- [Records to use]:
####################
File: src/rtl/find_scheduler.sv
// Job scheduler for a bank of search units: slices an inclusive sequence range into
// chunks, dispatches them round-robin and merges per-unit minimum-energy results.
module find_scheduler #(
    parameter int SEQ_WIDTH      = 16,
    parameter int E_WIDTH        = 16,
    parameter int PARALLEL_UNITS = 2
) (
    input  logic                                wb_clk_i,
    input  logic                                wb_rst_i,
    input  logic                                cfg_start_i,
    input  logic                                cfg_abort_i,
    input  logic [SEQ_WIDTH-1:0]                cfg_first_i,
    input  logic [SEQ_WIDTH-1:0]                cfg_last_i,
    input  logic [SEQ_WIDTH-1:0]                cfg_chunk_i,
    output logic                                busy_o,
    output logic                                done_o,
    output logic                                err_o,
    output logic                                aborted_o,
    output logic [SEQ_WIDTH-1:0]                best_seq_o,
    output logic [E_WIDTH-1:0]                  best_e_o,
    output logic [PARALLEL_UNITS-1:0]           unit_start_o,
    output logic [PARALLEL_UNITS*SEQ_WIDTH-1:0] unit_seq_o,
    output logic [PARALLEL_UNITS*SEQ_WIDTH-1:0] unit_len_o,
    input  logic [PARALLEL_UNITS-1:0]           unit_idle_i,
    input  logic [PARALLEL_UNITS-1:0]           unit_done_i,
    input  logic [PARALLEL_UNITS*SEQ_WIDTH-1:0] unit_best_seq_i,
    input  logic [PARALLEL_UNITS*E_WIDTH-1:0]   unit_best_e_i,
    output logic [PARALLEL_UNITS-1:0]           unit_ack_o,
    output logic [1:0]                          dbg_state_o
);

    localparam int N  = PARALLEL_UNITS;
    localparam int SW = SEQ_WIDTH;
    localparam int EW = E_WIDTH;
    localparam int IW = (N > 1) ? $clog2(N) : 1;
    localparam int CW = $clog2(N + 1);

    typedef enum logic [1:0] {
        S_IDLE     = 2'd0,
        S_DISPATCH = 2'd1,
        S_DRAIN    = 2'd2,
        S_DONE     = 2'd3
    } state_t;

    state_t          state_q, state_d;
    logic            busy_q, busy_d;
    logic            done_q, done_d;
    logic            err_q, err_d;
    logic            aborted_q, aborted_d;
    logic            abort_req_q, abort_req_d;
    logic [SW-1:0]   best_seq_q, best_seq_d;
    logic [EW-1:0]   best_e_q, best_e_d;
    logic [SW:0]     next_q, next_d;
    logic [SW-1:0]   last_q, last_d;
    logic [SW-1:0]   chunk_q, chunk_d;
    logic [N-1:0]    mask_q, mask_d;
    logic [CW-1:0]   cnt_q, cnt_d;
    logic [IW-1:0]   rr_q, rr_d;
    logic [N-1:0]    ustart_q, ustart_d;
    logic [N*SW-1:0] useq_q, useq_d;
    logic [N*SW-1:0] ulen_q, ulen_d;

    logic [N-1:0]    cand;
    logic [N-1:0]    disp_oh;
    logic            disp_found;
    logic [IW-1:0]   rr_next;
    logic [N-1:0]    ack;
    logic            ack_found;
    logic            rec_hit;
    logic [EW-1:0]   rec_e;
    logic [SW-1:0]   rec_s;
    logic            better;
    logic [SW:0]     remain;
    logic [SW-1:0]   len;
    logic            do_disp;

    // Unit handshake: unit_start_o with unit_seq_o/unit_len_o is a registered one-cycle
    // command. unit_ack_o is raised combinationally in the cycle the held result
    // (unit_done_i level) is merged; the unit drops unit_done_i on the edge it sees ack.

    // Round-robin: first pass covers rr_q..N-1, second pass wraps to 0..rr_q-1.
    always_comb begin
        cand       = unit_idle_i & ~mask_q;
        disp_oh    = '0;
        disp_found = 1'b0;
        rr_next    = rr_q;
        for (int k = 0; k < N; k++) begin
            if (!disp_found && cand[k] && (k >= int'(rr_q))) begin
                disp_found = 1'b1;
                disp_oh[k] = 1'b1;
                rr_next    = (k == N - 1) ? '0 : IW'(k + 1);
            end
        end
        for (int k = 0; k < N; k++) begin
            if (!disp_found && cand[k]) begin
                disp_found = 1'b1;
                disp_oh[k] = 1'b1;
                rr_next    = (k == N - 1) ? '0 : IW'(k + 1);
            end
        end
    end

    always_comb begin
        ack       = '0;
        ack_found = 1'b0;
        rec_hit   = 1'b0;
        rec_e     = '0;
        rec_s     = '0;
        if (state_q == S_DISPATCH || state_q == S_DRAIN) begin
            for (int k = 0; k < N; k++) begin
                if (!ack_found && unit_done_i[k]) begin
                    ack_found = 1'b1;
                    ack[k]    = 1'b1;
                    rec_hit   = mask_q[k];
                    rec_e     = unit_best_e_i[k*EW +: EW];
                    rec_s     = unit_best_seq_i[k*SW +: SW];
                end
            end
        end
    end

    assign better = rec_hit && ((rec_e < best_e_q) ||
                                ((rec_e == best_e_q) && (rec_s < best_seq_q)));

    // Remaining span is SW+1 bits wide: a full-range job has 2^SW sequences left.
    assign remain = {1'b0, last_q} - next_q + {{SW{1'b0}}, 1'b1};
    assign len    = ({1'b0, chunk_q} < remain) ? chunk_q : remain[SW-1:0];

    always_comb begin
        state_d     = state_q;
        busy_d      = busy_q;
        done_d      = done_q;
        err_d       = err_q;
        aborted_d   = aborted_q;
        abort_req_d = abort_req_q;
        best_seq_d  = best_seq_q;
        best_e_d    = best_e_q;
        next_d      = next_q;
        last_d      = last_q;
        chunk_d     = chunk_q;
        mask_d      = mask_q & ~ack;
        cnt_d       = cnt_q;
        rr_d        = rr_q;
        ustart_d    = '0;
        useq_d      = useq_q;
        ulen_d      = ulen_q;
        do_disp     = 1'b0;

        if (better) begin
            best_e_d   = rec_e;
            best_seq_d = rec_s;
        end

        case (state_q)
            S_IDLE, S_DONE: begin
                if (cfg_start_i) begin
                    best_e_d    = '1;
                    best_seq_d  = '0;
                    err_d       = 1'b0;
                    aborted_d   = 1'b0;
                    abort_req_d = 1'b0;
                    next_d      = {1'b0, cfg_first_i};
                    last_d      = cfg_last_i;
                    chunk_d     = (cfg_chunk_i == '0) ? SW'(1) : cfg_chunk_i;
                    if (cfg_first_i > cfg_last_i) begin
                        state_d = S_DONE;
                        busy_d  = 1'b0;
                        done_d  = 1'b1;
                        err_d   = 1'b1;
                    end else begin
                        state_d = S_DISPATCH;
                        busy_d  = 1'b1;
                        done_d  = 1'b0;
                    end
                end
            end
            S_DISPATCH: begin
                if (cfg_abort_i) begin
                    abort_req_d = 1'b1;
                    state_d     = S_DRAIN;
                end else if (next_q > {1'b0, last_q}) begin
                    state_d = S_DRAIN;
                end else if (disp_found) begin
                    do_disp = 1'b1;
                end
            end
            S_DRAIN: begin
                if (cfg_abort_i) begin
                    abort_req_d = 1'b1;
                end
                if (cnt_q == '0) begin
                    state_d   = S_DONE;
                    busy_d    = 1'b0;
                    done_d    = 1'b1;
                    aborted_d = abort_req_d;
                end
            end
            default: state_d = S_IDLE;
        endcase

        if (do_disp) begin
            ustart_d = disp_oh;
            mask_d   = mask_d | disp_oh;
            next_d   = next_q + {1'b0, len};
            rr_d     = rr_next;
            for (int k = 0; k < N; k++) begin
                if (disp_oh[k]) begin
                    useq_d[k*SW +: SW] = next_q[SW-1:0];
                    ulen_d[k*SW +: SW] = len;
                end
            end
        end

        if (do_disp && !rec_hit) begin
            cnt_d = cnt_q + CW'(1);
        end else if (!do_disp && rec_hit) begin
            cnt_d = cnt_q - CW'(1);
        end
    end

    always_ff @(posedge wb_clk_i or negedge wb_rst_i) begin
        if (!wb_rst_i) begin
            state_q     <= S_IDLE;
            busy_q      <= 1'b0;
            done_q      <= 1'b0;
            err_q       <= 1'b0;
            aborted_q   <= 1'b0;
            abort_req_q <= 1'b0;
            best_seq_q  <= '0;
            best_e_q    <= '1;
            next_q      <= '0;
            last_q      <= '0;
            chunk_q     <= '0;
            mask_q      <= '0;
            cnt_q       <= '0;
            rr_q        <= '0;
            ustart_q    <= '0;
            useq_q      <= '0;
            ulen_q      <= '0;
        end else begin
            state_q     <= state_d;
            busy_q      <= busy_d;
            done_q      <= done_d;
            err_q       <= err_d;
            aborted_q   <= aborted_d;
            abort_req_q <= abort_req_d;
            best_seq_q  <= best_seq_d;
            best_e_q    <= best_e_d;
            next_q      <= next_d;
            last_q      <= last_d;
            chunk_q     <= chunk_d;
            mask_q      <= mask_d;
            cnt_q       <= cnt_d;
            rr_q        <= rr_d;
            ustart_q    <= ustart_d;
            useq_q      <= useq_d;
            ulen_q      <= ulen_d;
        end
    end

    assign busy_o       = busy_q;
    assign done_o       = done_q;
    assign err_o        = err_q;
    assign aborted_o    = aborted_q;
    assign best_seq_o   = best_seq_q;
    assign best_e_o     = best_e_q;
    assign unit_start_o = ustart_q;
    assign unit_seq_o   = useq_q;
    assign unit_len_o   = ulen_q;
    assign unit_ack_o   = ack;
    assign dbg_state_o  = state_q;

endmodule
####################
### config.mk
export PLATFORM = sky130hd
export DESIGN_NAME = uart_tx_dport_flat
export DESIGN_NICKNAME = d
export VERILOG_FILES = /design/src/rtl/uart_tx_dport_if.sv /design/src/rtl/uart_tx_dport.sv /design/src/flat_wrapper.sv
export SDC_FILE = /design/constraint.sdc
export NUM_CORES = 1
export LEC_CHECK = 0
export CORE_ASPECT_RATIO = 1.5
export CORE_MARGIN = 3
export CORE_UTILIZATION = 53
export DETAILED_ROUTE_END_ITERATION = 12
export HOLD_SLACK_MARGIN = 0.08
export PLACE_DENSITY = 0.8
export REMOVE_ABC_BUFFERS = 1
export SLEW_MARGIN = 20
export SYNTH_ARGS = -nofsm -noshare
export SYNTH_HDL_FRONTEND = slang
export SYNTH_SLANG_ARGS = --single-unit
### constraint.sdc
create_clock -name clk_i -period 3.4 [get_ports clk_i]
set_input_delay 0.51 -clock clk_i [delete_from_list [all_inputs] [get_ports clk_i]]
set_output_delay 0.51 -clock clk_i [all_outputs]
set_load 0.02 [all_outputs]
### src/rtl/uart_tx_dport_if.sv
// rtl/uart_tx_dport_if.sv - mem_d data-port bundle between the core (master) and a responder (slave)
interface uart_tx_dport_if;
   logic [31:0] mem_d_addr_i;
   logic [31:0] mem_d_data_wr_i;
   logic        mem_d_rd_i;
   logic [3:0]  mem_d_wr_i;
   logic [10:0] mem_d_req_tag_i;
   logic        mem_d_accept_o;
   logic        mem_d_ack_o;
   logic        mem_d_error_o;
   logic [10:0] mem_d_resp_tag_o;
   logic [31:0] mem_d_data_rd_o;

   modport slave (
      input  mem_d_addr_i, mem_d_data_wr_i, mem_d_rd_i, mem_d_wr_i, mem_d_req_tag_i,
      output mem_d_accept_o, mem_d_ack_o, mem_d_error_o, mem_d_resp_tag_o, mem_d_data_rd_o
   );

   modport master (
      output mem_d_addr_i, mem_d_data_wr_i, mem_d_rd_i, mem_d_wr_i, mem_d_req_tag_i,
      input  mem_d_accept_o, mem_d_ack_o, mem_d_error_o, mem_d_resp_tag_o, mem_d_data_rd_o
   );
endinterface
####################
- [To do]:
Above are the records; repeat exactly the lines from the one holding "File: src/rtl/find_scheduler.sv" down to the one holding "output logic [E_WIDTH-1:0]", end lines included.

- [Task solution]:
File: src/rtl/find_scheduler.sv
// Job scheduler for a bank of search units: slices an inclusive sequence range into
// chunks, dispatches them round-robin and merges per-unit minimum-energy results.
module find_scheduler #(
    parameter int SEQ_WIDTH      = 16,
    parameter int E_WIDTH        = 16,
    parameter int PARALLEL_UNITS = 2
) (
    input  logic                                wb_clk_i,
    input  logic                                wb_rst_i,
    input  logic                                cfg_start_i,
    input  logic                                cfg_abort_i,
    input  logic [SEQ_WIDTH-1:0]                cfg_first_i,
    input  logic [SEQ_WIDTH-1:0]                cfg_last_i,
    input  logic [SEQ_WIDTH-1:0]                cfg_chunk_i,
    output logic                                busy_o,
    output logic                                done_o,
    output logic                                err_o,
    output logic                                aborted_o,
    output logic [SEQ_WIDTH-1:0]                best_seq_o,
    output logic [E_WIDTH-1:0]                  best_e_o,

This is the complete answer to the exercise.